Crystal structures of E. coli and DHFR
Yong-Qing Chen
Appointment Period: 1995-1996 / Grant Year: [10]
Explorations of the relationship between macromolecular structure and function are a key element of modern biochemistry. Our group uses a combination of X-ray crystallography and site-directed mutagenesis to examine this relationship. Determination of a target enzyme's structure provides the starting point. This is followed by iterative cycles of site-directed mutagenesis and characterization of the effects of the induced mutation on enzyme structure and function. In this way it is possible to identify residues that are critical for catalysis; to evaluate the energetics of enzyme:substrate interactions; to examine the effect of the local environment on reactivity: and to engineer new or modified reactivities into the parent enzyme.

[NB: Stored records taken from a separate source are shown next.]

File: src/inc/brake_pkg.sv
//////////////////////////////////////////////////////////////////////////////
//////////////////////////////////////////////////////////////////////////////
package brake_pkg;

  // Object dictionary indices.
  localparam logic [15:0] IDX_IDLE_TIME = 16'h2036;
  localparam logic [15:0] IDX_REDUCTION = 16'h2037;
  localparam logic [15:0] IDX_BRAKE_TIMING = 16'h2038;
  localparam logic [15:0] IDX_CURRENTS = 16'h2039;

  // Subindices shared by both groups; SUB_6 is used by the timing group only.
  localparam logic [7:0] SUB_COUNT = 8'h00;
  localparam logic [7:0] SUB_1 = 8'h01;
  localparam logic [7:0] SUB_2 = 8'h02;
  localparam logic [7:0] SUB_3 = 8'h03;
  localparam logic [7:0] SUB_4 = 8'h04;
  localparam logic [7:0] SUB_5 = 8'h05;
  localparam logic [7:0] SUB_6 = 8'h06;

  // Entry counts and reset values.
  localparam logic [7:0] BRAKE_ENTRY_COUNT = 8'h06;
  localparam logic [7:0] CURRENT_ENTRY_COUNT = 8'h05;
  localparam logic [31:0] DEFAULT_DELAY_MS = 32'h000003e8;
  localparam logic [31:0] DEFAULT_START_MS = 32'h00000000;
  localparam logic [31:0] DEFAULT_IDLE_MS = 32'h000003e8;
  localparam logic [31:0] DEFAULT_REDUCTION = 32'hffffffce;
  localparam logic [31:0] DEFAULT_PWM_FREQ = 32'h00000000;
  localparam logic [31:0] DEFAULT_PWM_DUTY = 32'h00000000;

  // Accepted ranges.
  localparam logic [31:0] FREQ_PLAIN_MAX = 32'h00000032;
  localparam logic [31:0] FREQ_PWM_MIN = 32'h000007d0;
  localparam logic [31:0] FREQ_PWM_MAX = 32'h00004e20;
  localparam logic [31:0] DUTY_MIN = 32'h00000002;
  localparam logic [31:0] DUTY_MAX = 32'h00000064;
  localparam logic signed [31:0] PERCENT_MIN = -32'sd100;
  localparam logic signed [31:0] PERCENT_FULL = 32'sd100;

  // Timing.
  localparam int CLOCK_HZ = 125000000;
  localparam int MS_PER_TICK = 1;
  localparam int MS_PER_SECOND = 1000;
  localparam int CYCLES_PER_MS = CLOCK_HZ / MS_PER_SECOND * MS_PER_TICK;
  localparam logic [31:0] CLOCK_HZ_W = 32'd125000000;
  localparam logic [31:0] CYCLES_PER_PERCENT = 32'd1250000;

endpackage : brake_pkg

File: src/hw/brake_pwm.sv
`timescale 1ns/100ps
//////////////////////////////////////////////////////////////////////////////
// Brake output stage with a phase accumulator PWM.
module brake_pwm (
  input wire logic ref_clk,
  input wire logic rst_n,
  input wire logic brakeOpen,
  input wire logic [31:0] freqHz,
  input wire logic [31:0] dutyPct,
  output logic brakeOut
);

  logic [31:0] phase_q;
  logic [31:0] phase_d;
  logic out_q;
  logic out_d;
  logic [31:0] threshold;

  // The accumulator adds the frequency each cycle and wraps at the clock rate,
  // so one wrap is one PWM period without a divider.
  always_comb begin
    threshold = 32'(dutyPct * brake_pkg::CYCLES_PER_PERCENT);
    if (phase_q + freqHz >= brake_pkg::CLOCK_HZ_W) begin
      phase_d = phase_q + freqHz - brake_pkg::CLOCK_HZ_W;
    end else begin
      phase_d = phase_q + freqHz;
    end
    if (!brakeOpen) begin
      out_d = 1'b0;
    end else if (dutyPct == '0 || freqHz == '0) begin
      out_d = 1'b1;
    end else begin
      out_d = (phase_q < threshold);
    end
  end

  always_ff @(posedge ref_clk or negedge rst_n) begin
    if (!rst_n) begin
      phase_q <= '0;
      out_q <= 1'b0;
    end else begin
      phase_q <= phase_d;
      out_q <= out_d;
    end
  end

  assign brakeOut = out_q;

endmodule // brake_pwm

File: src/hw/brake_sequencer.sv
`timescale 1ns/100ps
//////////////////////////////////////////////////////////////////////////////
// Brake sequencing, standstill current reduction and current readout, with
// object dictionary access by index and subindex.
module brake_sequencer #(
  parameter int CYCLES_PER_MS = brake_pkg::CYCLES_PER_MS
) (
  input wire logic ref_clk,
  input wire logic rst_n,
  input wire logic odWrite,
  input wire logic odRead,
  input wire logic [15:0] odIndex,
  input wire logic [7:0] odSubindex,
  input wire logic [31:0] odWriteData,
  output logic [31:0] odReadData,
  output logic odAck,
  output logic odError,
  input wire logic enableRequest,
  input wire logic motorStandstill,
  input wire logic closedLoopActive,
  input wire logic [31:0] ratedCurrentMa,
  input wire logic signed [31:0] measDirect,
  input wire logic signed [31:0] measQuadrature,
  input wire logic signed [31:0] measAlpha,
  input wire logic signed [31:0] measBeta,
  input wire logic signed [31:0] measActual,
  output logic motorCurrentOn,
  output logic brakeOpenCmd,
  output logic brakeOut,
  output logic operationEnabled,
  output logic reductionActive,
  output logic [31:0] currentSetpointMa
);

  //////////////////////////////////////////////////////////////////////////////
  // Helper functions.

  // Standstill current from the reduction setting.
  function automatic logic [31:0] reducedCurrent(input logic signed [31:0] setting,
                                                 input logic [31:0] rated);
    logic [63:0] prod;
    logic [63:0] quot;
    prod = '0;
    quot = '0;
    if (setting >= 0 && $unsigned(setting) < rated) begin
      reducedCurrent = $unsigned(setting);
    end else if (setting < 0 && setting >= brake_pkg::PERCENT_MIN) begin
      // A setting of -100 gives a zero factor and so zero current.
      prod = {32'h0, rated} * 64'($unsigned(setting + brake_pkg::PERCENT_FULL));
      quot = prod / 64'(brake_pkg::PERCENT_FULL);
      reducedCurrent = quot[31:0];
    end else begin
      reducedCurrent = rated; // Out-of-range settings leave the current unreduced.
    end
  endfunction

  // True once the millisecond count has reached the delay.
  function automatic logic elapsed(input logic [31:0] count, input logic [31:0] delay);
    elapsed = (count >= delay);
  endfunction

  //////////////////////////////////////////////////////////////////////////////
  // Millisecond time base.

  logic msTick;

  ms_tick_divider #(
    .CYCLES(CYCLES_PER_MS)
  ) u_tick (
    .ref_clk(ref_clk),
    .rst_n(rst_n),
    .msTick(msTick)
  );

  //////////////////////////////////////////////////////////////////////////////
  // Configuration registers.

  logic [31:0] closeIdle_q, closeIdle_d;
  logic [31:0] shutdownIdle_q, shutdownIdle_d;
  logic [31:0] openDelay_q, openDelay_d;
  logic [31:0] startDelay_q, startDelay_d;
  logic [31:0] pwmFreq_q, pwmFreq_d;
  logic [31:0] pwmDuty_q, pwmDuty_d;
  logic [31:0] idleTime_q, idleTime_d;
  logic signed [31:0] reduction_q, reduction_d;
  logic [31:0] readData_q, readData_d;
  logic ack_q, ack_d;
  logic error_q, error_d;

  // Decode one access per cycle; a write with an unaccepted value is refused
  // and leaves the stored value alone, so the brake never sees a bad setting.
  always_comb begin
    closeIdle_d = closeIdle_q;
    shutdownIdle_d = shutdownIdle_q;
    openDelay_d = openDelay_q;
    startDelay_d = startDelay_q;
    pwmFreq_d = pwmFreq_q;
    pwmDuty_d = pwmDuty_q;
    idleTime_d = idleTime_q;
    reduction_d = reduction_q;
    readData_d = readData_q;
    ack_d = odWrite || odRead;
    error_d = 1'b0;
    if (odIndex == brake_pkg::IDX_IDLE_TIME && odSubindex == brake_pkg::SUB_COUNT) begin
      readData_d = idleTime_q;
      if (odWrite) idleTime_d = odWriteData;
    end else if (odIndex == brake_pkg::IDX_REDUCTION && odSubindex == brake_pkg::SUB_COUNT) begin
      readData_d = reduction_q;
      if (odWrite) reduction_d = odWriteData;
    end else if (odIndex == brake_pkg::IDX_BRAKE_TIMING) begin
      if (odSubindex == brake_pkg::SUB_COUNT) begin
        readData_d = {24'h0, brake_pkg::BRAKE_ENTRY_COUNT};
        error_d = odWrite;
      end else if (odSubindex == brake_pkg::SUB_1) begin
        readData_d = closeIdle_q;
        if (odWrite) closeIdle_d = odWriteData;
      end else if (odSubindex == brake_pkg::SUB_2) begin
        readData_d = shutdownIdle_q;
        if (odWrite) shutdownIdle_d = odWriteData;
      end else if (odSubindex == brake_pkg::SUB_3) begin
        readData_d = openDelay_q;
        if (odWrite) openDelay_d = odWriteData;
      end else if (odSubindex == brake_pkg::SUB_4) begin
        readData_d = startDelay_q;
        if (odWrite) startDelay_d = odWriteData;
      end else if (odSubindex == brake_pkg::SUB_5) begin
        readData_d = pwmFreq_q;
        if (odWrite) begin
          if (odWriteData <= brake_pkg::FREQ_PLAIN_MAX ||
              (odWriteData >= brake_pkg::FREQ_PWM_MIN &&
               odWriteData <= brake_pkg::FREQ_PWM_MAX)) begin
            pwmFreq_d = odWriteData;
          end else begin
            error_d = 1'b1;
          end
        end
      end else if (odSubindex == brake_pkg::SUB_6) begin
        readData_d = pwmDuty_q;
        if (odWrite) begin
          if (odWriteData == '0 || (odWriteData >= brake_pkg::DUTY_MIN &&
                                    odWriteData <= brake_pkg::DUTY_MAX)) begin
            pwmDuty_d = odWriteData;
          end else begin
            error_d = 1'b1;
          end
        end
      end else begin
        readData_d = '0;
        error_d = ack_d;
      end
    end else if (odIndex == brake_pkg::IDX_CURRENTS) begin
      // The whole readout group is read only.
      error_d = odWrite;
      if (odSubindex == brake_pkg::SUB_COUNT) begin
        readData_d = {24'h0, brake_pkg::CURRENT_ENTRY_COUNT};
      end else if (odSubindex == brake_pkg::SUB_1) begin
        readData_d = closedLoopActive ? measDirect : '0;
      end else if (odSubindex == brake_pkg::SUB_2) begin
        readData_d = closedLoopActive ? measQuadrature : '0;
      end else if (odSubindex == brake_pkg::SUB_3) begin
        readData_d = measAlpha;
      end else if (odSubindex == brake_pkg::SUB_4) begin
        readData_d = measBeta;
      end else if (odSubindex == brake_pkg::SUB_5) begin
        readData_d = measActual;
      end else begin
        readData_d = '0;
        error_d = ack_d;
      end
    end else begin
      readData_d = '0;
      error_d = ack_d;
    end
    if (!ack_d) begin
      readData_d = readData_q;
    end
  end

  always_ff @(posedge ref_clk or negedge rst_n) begin
    if (!rst_n) begin
      closeIdle_q <= brake_pkg::DEFAULT_DELAY_MS;
      shutdownIdle_q <= brake_pkg::DEFAULT_DELAY_MS;
      openDelay_q <= brake_pkg::DEFAULT_DELAY_MS;
      startDelay_q <= brake_pkg::DEFAULT_START_MS;
      pwmFreq_q <= brake_pkg::DEFAULT_PWM_FREQ;
      pwmDuty_q <= brake_pkg::DEFAULT_PWM_DUTY;
      idleTime_q <= brake_pkg::DEFAULT_IDLE_MS;
      reduction_q <= brake_pkg::DEFAULT_REDUCTION;
      readData_q <= '0;
      ack_q <= 1'b0;
      error_q <= 1'b0;
    end else begin
      closeIdle_q <= closeIdle_d;
      shutdownIdle_q <= shutdownIdle_d;
      openDelay_q <= openDelay_d;
      startDelay_q <= startDelay_d;
      pwmFreq_q <= pwmFreq_d;
      pwmDuty_q <= pwmDuty_d;
      idleTime_q <= idleTime_d;
      reduction_q <= reduction_d;
      readData_q <= readData_d;
      ack_q <= ack_d;
      error_q <= error_d;
    end
  end

  assign odReadData = readData_q;
  assign odAck = ack_q;
  assign odError = error_q;

  //////////////////////////////////////////////////////////////////////////////
  // Brake sequence state machine.

  typedef enum logic [2:0] {
    ST_OFF,
    ST_OPEN_WAIT,
    ST_START_WAIT,
    ST_ENABLED,
    ST_CLOSE_WAIT,
    ST_SHUTDOWN_WAIT
  } seq_state_e;

  seq_state_e state_q, state_d;
  logic [31:0] seqMs_q, seqMs_d;

  // The ms counter restarts on every state change; a delay of zero passes in
  // one cycle. Because the tick is free running, a delay of N ms lasts
  // between N-1 and N ms, the usual trade-off of a shared time base.
  always_comb begin
    state_d = state_q;
    case (state_q)
      ST_OFF: begin
        if (enableRequest) state_d = ST_OPEN_WAIT;
      end
      ST_OPEN_WAIT: begin
        if (!enableRequest) state_d = ST_OFF;
        else if (elapsed(seqMs_q, openDelay_q)) state_d = ST_START_WAIT;
      end
      ST_START_WAIT: begin
        if (!enableRequest) state_d = ST_CLOSE_WAIT;
        else if (elapsed(seqMs_q, startDelay_q)) state_d = ST_ENABLED;
      end
      ST_ENABLED: begin
        if (!enableRequest && motorStandstill) state_d = ST_CLOSE_WAIT;
      end
      ST_CLOSE_WAIT: begin
        if (enableRequest) state_d = ST_ENABLED;
        else if (elapsed(seqMs_q, closeIdle_q)) state_d = ST_SHUTDOWN_WAIT;
      end
      ST_SHUTDOWN_WAIT: begin
        if (elapsed(seqMs_q, shutdownIdle_q)) state_d = ST_OFF;
      end
      default: state_d = ST_OFF;
    endcase
    if (state_d != state_q) begin
      seqMs_d = '0;
    end else if (msTick && seqMs_q != '1) begin
      seqMs_d = seqMs_q + 32'h1;
    end else begin
      seqMs_d = seqMs_q;
    end
  end

  always_ff @(posedge ref_clk or negedge rst_n) begin
    if (!rst_n) begin
      state_q <= ST_OFF;
      seqMs_q <= '0;
    end else begin
      state_q <= state_d;
      seqMs_q <= seqMs_d;
    end
  end

  //////////////////////////////////////////////////////////////////////////////
  // Sequence outputs and standstill reduction.

  logic [31:0] idleMs_q, idleMs_d;
  logic reduce_q, reduce_d;
  logic [31:0] setpoint_q, setpoint_d;
  logic currentOn_q, currentOn_d;
  logic brakeCmd_q, brakeCmd_d;
  logic opEnabled_q, opEnabled_d;

  // Current is on in every state but off; the brake is open only from the
  // end of the open delay until the close idle time has run out.
  always_comb begin
    currentOn_d = (state_d != ST_OFF);
    brakeCmd_d = (state_d == ST_START_WAIT || state_d == ST_ENABLED ||
                  state_d == ST_CLOSE_WAIT);
    opEnabled_d = (state_d == ST_ENABLED);
    if (!motorStandstill || !currentOn_q) begin
      idleMs_d = '0;
    end else if (msTick && idleMs_q != '1) begin
      idleMs_d = idleMs_q + 32'h1;
    end else begin
      idleMs_d = idleMs_q;
    end
    reduce_d = currentOn_q && motorStandstill && elapsed(idleMs_q, idleTime_q);
    if (reduce_q) begin
      setpoint_d = reducedCurrent(reduction_q, ratedCurrentMa);
    end else begin
      setpoint_d = ratedCurrentMa;
    end
  end

  always_ff @(posedge ref_clk or negedge rst_n) begin
    if (!rst_n) begin
      idleMs_q <= '0;
      reduce_q <= 1'b0;
      setpoint_q <= '0;
      currentOn_q <= 1'b0;
      brakeCmd_q <= 1'b0;
      opEnabled_q <= 1'b0;
    end else begin
      idleMs_q <= idleMs_d;
      reduce_q <= reduce_d;
      setpoint_q <= setpoint_d;
      currentOn_q <= currentOn_d;
      brakeCmd_q <= brakeCmd_d;
      opEnabled_q <= opEnabled_d;
    end
  end

  assign motorCurrentOn = currentOn_q;
  assign brakeOpenCmd = brakeCmd_q;
  assign operationEnabled = opEnabled_q;
  assign reductionActive = reduce_q;
  assign currentSetpointMa = setpoint_q;

  //////////////////////////////////////////////////////////////////////////////
  // Brake driver.

  brake_pwm u_pwm (
    .ref_clk(ref_clk),
    .rst_n(rst_n),
    .brakeOpen(brakeCmd_q),
    .freqHz(pwmFreq_q),
    .dutyPct(pwmDuty_q),
    .brakeOut(brakeOut)
  );

endmodule // brake_sequencer

File: src/hw/ms_tick_divider.sv
`timescale 1ns/100ps
//////////////////////////////////////////////////////////////////////////////
// Divides the reference clock down to a one-cycle pulse every millisecond.
module ms_tick_divider #(
  parameter int CYCLES = brake_pkg::CYCLES_PER_MS
) (
  input wire logic ref_clk,
  input wire logic rst_n,
  output logic msTick
);

  logic [31:0] count_q;
  logic [31:0] count_d;

  // The pulse comes from the wrap so it is exactly one cycle wide.
  always_comb begin
    if (count_q == 32'(CYCLES - 1)) begin
      count_d = '0;
    end else begin
      count_d = count_q + 32'h1;
    end
  end

  always_ff @(posedge ref_clk or negedge rst_n) begin
    if (!rst_n) begin
      count_q <= '0;
    end else begin
      count_q <= count_d;
    end
  end

  assign msTick = (count_q == 32'(CYCLES - 1));

endmodule // ms_tick_divider

File: config.mk
export PLATFORM = sky130hd
export DESIGN_NAME = brake_sequencer
export DESIGN_NICKNAME = d
export VERILOG_FILES = /design/src/inc/brake_pkg.sv /design/src/hw/brake_pwm.sv /design/src/hw/brake_sequencer.sv /design/src/hw/ms_tick_divider.sv
export SDC_FILE = /design/constraint.sdc
export NUM_CORES = 2
export LEC_CHECK = 0
export ABC_AREA = 0
export BUFFER_PORTS_ARGS = -buffer_cell sky130_fd_sc_hd__buf_2
export CAP_MARGIN = 20
export CORE_MARGIN = 1.5
export CORE_UTILIZATION = 56
export DETAILED_ROUTE_END_ITERATION = 16
export PLACE_DENSITY_LB_ADDON = 0.1
export SETUP_SLACK_MARGIN = 0.1
export SLEW_MARGIN = 20
export SYNTH_ARGS = -nofsm -noshare
export SYNTH_HDL_FRONTEND = slang
export SYNTH_HIERARCHICAL = 1
export SYNTH_SLANG_ARGS = --single-unit
export TNS_END_PERCENT = 10
File: constraint.sdc
create_clock -name ref_clk -period 40.6 [get_ports ref_clk]
set_input_delay 2.03 -clock ref_clk [delete_from_list [all_inputs] [get_ports ref_clk]]
set_output_delay 2.03 -clock ref_clk [all_outputs]
set_load 0.01 [all_outputs]
==> impl_metrics.env <==
export IMPL_numCtsBuffers=49
export IMPL_overflow=0
export IMPL_slew_viol_final=0
export IMPL_fin_cells=13440
export IMPL_synth_seq_area_share_pct=13.70
export IMPL_fin_util_pct=69.07
export IMPL_routed_wl_um=304900
export IMPL_reg2reg_depth=191
export IMPL_synth_area_top_cells="fa_1, dfrtp_1, ha_1"
export IMPL_arrival_ns=44.71
export IMPL_relSlewSlack_pct=8.123
export IMPL_drtIter0Drc=6585
export IMPL_die_area_um2=152600
export IMPL_worstReg2RegStart="reduction_q[3]$_DFFE_PN1P_"
export IMPL_die_w_um=390.7
export IMPL_crit_family="compound AO/OA/AOI/OAI gates"
export IMPL_grtUsageTotal_pct=39.86
export IMPL_crit_buf_inv=32
export IMPL_rsz0062_at_grt="true"
export IMPL_endpoint="currentSetpointMa[0]$_DFF_PN0_"
export IMPL_io_buffers=325
export IMPL_yosys_warnings=6
export IMPL_cts_root_buf="clkbuf_16"
export IMPL_start_util_pct=56.26
export IMPL_hp_class="register to register"
export IMPL_synth_top_area_cell="fa_1"
export IMPL_timing_critical_path_from="reduction_q[3]$_DFFE_PN1P_"
export IMPL_reg2reg_slack_ns=-3.53
export IMPL_setup_violations=8
export IMPL_yosysUniqueCellTypes=190
export IMPL_cts_tree="yes"
export IMPL_cts_reportedPaths_clkPinSlew_ns=0.07
export IMPL_worstSetupPathDepth=191
export IMPL_start_kind="register"
export IMPL_setup_tns_ns=-17.32
export IMPL_worst_slew_pin_slew_ns=1.364
export IMPL_synth_seq_cells=458
export IMPL_synth_cells=9830
export IMPL_worstPathRequired_ns=41.18
export IMPL_via_per_inst=5.959
export IMPL_num_rows=142
export IMPL_grt_pass1_wl_um=471800
export IMPL_nets=13290
export IMPL_firstDrtPassIters=7
export IMPL_drcViolationCount=0
export IMPL_cts_sinks=458
export IMPL_syn_cell_area_um2=84160
export IMPL_failed_checks="setup timing"
export IMPL_maxCapViolCount=0
export IMPL_fmaxAchievable_mhz=22.66
export IMPL_crit_type="register to register"
export IMPL_cts_htree_levels=2
export IMPL_syn_avg_cell_area_um2=8.562
export IMPL_final_common_cell="buf_4"
export IMPL_drive_gt1_share_pct=26.37
export IMPL_path_max_fanout=8
export IMPL_coreArea_um2=149600
export IMPL_layout_setup_ws_ns=-3.531
export IMPL_placement_setup_worst_slack_ns=-4.329
export IMPL_clk_latency_ns=0.66
export IMPL_hold_viol=0
export IMPL_cp_slowest_stage_delay_ns=0.61
export IMPL_post_drt_wl_per_cell_um=22.68
export IMPL_slowest_stage="fa_1"
export IMPL_fin_skew_ns=0.07992
export IMPL_grt_max_degree=169
export IMPL_grt_pass1_vias=82090
export IMPL_n_fill_cell=12260
export IMPL_fin_crit_ns=44.13
export IMPL_dp_cells=13230
export IMPL_ys_flop_type="dfrtp_1"
export IMPL_num_vias=80090
export IMPL_yosysTopAreaCellShare_pct=23.62
export IMPL_synthArstFlopShare_pct=100.0
export IMPL_drt_antenna_violating_nets=0
export IMPL_synth_nets=11760
export IMPL_fp_dieH_um=390.7
export IMPL_clockBufferDepth=3
export IMPL_gp_congestion=1.027
export IMPL_crit_path_end_kind="register"
export IMPL_synth_edf_count=0
export IMPL_fin_crit_sh_pct=108.7
export IMPL_final_cell_mix="buf_4, inv_1, nand2_1"
export IMPL_r2r_end="currentSetpointMa[0]$_DFF_PN0_"
export IMPL_hpwlAfterDp_um=250500
export IMPL_antenna_found_initial=24
export IMPL_syn_to_final_growth_pct=22.76
export IMPL_status="finished, violations left"
export IMPL_num_io_pins=326
export IMPL_cpMostUsedCell="buf_4"
[sequential cells by signal (all words and copies together) (netlist names), 3 cells and up]
name,cells
currentSetpointMa,32
reduction_q,32
seqMs_q,32
pwmDuty_q,32
closeIdle_q,32
shutdownIdle_q,32
odReadData,32
openDelay_q,32
u_pwm/phase_q,32
pwmFreq_q,32
idleMs_q,32
state_q,3
u_tick/count_q,32
startDelay_q,32
idleTime_q,32
[layer usage]
metal | GRT usage (%) | wire length (um) | vias to the layer above
met5 | 0 | 45 | -
met4 | 21.76 | 20630 | 6
met3 | 7.316 | 25500 | 892
met2 | 64.26 | 139500 | 3634
met1 | 50.68 | 119200 | 39510
li1 | - | - | 36040
[per-stage QoR]
step	hold WS, ns	area [um2]
finish	0.4656	103300
CTS	0.4710	102200
global placement	0.4444	98880
detailed placement	0.4615	98880
floorplan	0.4251	84850
global route	0.4834	103300
[cells by family (layout without fill, tap and decap cells)]
kind of cell / after synthesis / count (layout) / synth area share, %
and+or+nand+nor: 3097 / 3097 / 18.22
AOI/OAI and AO/OA: 2002 / 2004 / 17.10
buffers and inverters: 1913 / 3483 / 9.223
adders and majority gates: 1683 / 1683 / 33.85
DFF: 458 / 458 / 13.70
xor gates and xnor gates: 390 / 391 / 4.183
muxes: 287 / 287 / 3.731
other: 0 / 20 / 0
[synthesized netlist by cell type, types with 36 or more instances]
cell type	instances
o21ai_0	373
or3_1	53
o211ai_1	74
and2_1	352
nor3_1	117
and3_1	72
o21ai_1	81
nand4_1	87
nand2b_1	92
o21a_1	54
mux2i_1	106
a21o_1	84
a221oi_1	44
a21oi_1	436
xnor2_1	226
ha_1	680
dfstp_2	53
dfrtp_1	405
nor2b_1	76
a22o_1	36
mux2_2	167
clkbuf_1	324
a22oi_1	45
o22ai_1	48
buf_6	51
a31oi_1	73
nand2_1	1129
xor2_1	153
a211oi_1	38
o31ai_1	39
nand3_1	208
fa_1	993
nor2_1	591
nor4_1	39
inv_1	1432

During my postdoctoral research, I have been investigating the catalytic mechanism of dihydrofolate reductase (DHFR), which is of tremendous importance as a target enzyme for chemotherapeutics. The X-ray crystallographic structures of DHFR from Escherichia coli have been solved as binary complexes with NADP+ and NADPH4 (an analog of NADPH). Many interesting features are observed from these structures. They provide a basis for a new theory concerning the mechanism of dihydrofolate protonation and stabilization, which are long-standing problems in structural studies of DHFR.

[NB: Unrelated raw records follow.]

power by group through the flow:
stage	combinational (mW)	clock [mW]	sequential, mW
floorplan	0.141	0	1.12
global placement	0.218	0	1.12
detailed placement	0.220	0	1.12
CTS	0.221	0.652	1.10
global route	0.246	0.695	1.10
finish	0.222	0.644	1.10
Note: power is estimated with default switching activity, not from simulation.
**config.mk**
```make
export PLATFORM = sky130hd
export DESIGN_NAME = switch_port_ingress_control_regs
export DESIGN_NICKNAME = d
export VERILOG_FILES = /design/src/switch_port_ingress_control_regs.v /design/src/prio_classifier.v
export VERILOG_INCLUDE_DIRS = /design/src
export SDC_FILE = /design/constraint.sdc
export NUM_CORES = 1
export LEC_CHECK = 0
export BUFFER_PORTS_ARGS = -buffer_cell sky130_fd_sc_hd__clkbuf_2
export CAP_MARGIN = 30
export CORE_ASPECT_RATIO = 0.7
export CORE_MARGIN = 3
export CORE_UTILIZATION = 45
export CTS_CLUSTER_SIZE = 24
export DETAILED_ROUTE_END_ITERATION = 8
export PLACE_DENSITY_LB_ADDON = 0.1
export SLEW_MARGIN = 40
export SYNTH_ARGS = -nofsm -noshare
export SYNTH_HDL_FRONTEND = slang
export SYNTH_SLANG_ARGS = --single-unit
```
**constraint.sdc**
```tcl
create_clock -name clk_i -period 3.6 [get_ports clk_i]
set_input_delay 1.08 -clock clk_i [delete_from_list [all_inputs] [get_ports clk_i]]
set_output_delay 1.08 -clock clk_i [all_outputs]
set_load 0.1 [all_outputs]
```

Dihydrofolate reductase (DHFR) catalyzes the reduction of dihydrofolate (H-2folate) to tetrahydrofolate by NADPH, and this requires that the pteridine ring be protonated at N5. A long-standing puzzle has been how, at physiological pH, the enzyme can protonate N5 in view of its solution pK-a of 2.6 and the fact that the only proton-donating group in the pteridine binding site, Asp-27, hydrogen bonds not to N5 but to the 2-amino group and N3 of the pterin ring. We have determined the pK-a of N5 of dihydrofolate in the Escherichia coli DHFR/NADP+/H-2folate ternary complex by Raman difference spectroscopy and found that the value is 6.5. In contrast, the pK-a of N5 is less than 4.0 in either the binary complex, the ternary complex with an analogue of NADPH (H-2NADPH), or the Asp27 to serine mutant DHFR (D27S) ternary complex with NADP+. Thus, one need not invoke proton donation from Asp-27 to N5 via a series of bound water molecules and/or pteridine-ring substituents. We propose instead that the N5 protonated form of H-2folate is stabilized directly at the active site in the DHFR/NADPH/H-2folate complex by specific interactions that form only in the ternary complex, involving perhaps a bound water molecule, the carboxamide moiety of the coenzyme, and/or the local electrostatic field of the enzyme molecule, to which an important contribution may be made by Asp-27.
PUBLICATIONS (resulting from this training)
Chen YQ, Kraut J, Blakley RL, Callender R. (1994) Determination by Raman spectroscopy of the pKa of N5 of dihydrofolate bound to dihydrofolate reductase: mechanistic implications. Biochemistry 33:7021-6.
Chen YQ, Kraut J, Callender R. (1997) pH-dependent conformational changes in Escherichia coli dihydrofolate reductase revealed by Raman difference spectroscopy. Biophys J. 72:936-41.